» Task item
Among the records below, find each line bearing the word "Mapped" and copy it.

[Collected data entries]
# # # #
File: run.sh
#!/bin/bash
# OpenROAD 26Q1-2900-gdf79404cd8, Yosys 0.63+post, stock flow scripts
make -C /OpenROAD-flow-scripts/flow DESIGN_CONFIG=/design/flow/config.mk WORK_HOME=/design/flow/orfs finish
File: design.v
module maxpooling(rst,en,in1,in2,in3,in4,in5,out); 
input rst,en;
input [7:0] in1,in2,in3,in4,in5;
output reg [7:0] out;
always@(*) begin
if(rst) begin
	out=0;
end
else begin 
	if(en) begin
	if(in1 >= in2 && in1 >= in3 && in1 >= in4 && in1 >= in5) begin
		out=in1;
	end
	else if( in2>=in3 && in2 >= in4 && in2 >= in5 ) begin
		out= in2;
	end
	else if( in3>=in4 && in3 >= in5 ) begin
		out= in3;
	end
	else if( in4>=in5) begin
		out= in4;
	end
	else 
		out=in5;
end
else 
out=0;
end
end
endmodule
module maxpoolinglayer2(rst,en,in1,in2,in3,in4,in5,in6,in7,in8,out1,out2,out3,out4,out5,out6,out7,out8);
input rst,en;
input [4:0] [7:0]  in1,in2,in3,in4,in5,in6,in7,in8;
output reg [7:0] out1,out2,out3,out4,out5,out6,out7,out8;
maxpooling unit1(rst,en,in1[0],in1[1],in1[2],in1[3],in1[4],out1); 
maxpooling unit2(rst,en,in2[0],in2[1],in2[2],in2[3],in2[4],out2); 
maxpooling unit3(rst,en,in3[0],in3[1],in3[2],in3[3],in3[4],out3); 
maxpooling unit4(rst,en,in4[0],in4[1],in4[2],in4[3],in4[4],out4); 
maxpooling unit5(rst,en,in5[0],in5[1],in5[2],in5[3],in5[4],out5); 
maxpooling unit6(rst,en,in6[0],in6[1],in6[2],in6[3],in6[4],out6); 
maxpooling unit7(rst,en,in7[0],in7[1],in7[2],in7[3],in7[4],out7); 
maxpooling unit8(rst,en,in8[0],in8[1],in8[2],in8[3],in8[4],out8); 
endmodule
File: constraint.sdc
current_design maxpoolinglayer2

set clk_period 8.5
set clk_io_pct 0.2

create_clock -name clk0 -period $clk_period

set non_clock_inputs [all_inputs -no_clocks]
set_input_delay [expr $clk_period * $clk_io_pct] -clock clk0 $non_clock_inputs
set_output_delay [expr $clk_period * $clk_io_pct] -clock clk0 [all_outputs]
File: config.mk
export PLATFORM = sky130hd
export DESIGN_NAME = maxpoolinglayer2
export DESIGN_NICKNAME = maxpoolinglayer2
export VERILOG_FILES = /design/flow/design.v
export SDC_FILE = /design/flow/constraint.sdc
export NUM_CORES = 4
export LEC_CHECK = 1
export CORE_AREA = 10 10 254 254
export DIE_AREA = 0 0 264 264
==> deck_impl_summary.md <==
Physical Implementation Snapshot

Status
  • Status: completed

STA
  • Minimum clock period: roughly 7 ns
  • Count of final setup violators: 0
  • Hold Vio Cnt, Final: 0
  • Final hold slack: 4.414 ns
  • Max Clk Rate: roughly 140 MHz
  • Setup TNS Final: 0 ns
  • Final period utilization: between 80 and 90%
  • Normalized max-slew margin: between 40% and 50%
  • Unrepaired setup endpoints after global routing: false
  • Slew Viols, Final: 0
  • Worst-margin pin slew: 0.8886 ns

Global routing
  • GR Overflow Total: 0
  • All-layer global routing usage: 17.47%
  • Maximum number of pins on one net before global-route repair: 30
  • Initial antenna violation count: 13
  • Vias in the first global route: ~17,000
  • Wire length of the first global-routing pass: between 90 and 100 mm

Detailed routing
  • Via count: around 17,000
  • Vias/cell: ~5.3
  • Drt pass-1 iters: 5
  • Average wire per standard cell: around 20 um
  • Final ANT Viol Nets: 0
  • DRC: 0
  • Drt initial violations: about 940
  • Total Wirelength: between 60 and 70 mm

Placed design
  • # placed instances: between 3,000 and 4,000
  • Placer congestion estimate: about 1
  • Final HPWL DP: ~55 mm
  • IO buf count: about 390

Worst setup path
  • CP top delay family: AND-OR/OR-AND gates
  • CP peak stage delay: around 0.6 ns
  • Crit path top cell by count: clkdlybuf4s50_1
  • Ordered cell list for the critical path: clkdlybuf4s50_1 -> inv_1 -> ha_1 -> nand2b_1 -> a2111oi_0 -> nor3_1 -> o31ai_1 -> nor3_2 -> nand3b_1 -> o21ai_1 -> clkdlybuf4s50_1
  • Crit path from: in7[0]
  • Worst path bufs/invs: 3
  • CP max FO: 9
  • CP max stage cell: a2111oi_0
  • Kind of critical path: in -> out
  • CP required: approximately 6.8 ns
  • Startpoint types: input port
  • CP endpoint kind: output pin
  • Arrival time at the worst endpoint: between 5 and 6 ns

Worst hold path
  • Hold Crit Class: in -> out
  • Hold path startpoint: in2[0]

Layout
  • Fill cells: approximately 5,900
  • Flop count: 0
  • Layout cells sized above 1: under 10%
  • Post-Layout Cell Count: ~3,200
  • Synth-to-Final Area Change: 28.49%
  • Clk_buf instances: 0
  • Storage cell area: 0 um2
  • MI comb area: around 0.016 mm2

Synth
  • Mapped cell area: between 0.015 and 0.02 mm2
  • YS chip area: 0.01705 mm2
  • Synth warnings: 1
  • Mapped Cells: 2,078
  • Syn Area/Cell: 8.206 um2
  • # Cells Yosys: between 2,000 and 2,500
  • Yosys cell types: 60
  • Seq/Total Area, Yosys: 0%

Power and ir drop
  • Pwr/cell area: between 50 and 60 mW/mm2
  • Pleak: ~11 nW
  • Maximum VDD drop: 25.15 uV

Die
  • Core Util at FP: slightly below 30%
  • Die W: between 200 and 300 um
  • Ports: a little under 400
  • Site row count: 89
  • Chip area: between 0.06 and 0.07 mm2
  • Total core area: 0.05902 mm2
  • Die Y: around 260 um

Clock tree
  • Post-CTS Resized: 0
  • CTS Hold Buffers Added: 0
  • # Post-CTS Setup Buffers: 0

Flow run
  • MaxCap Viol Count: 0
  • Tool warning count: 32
# # # #
» Solution
  • Mapped cell area: between 0.015 and 0.02 mm2
  • Mapped Cells: 2,078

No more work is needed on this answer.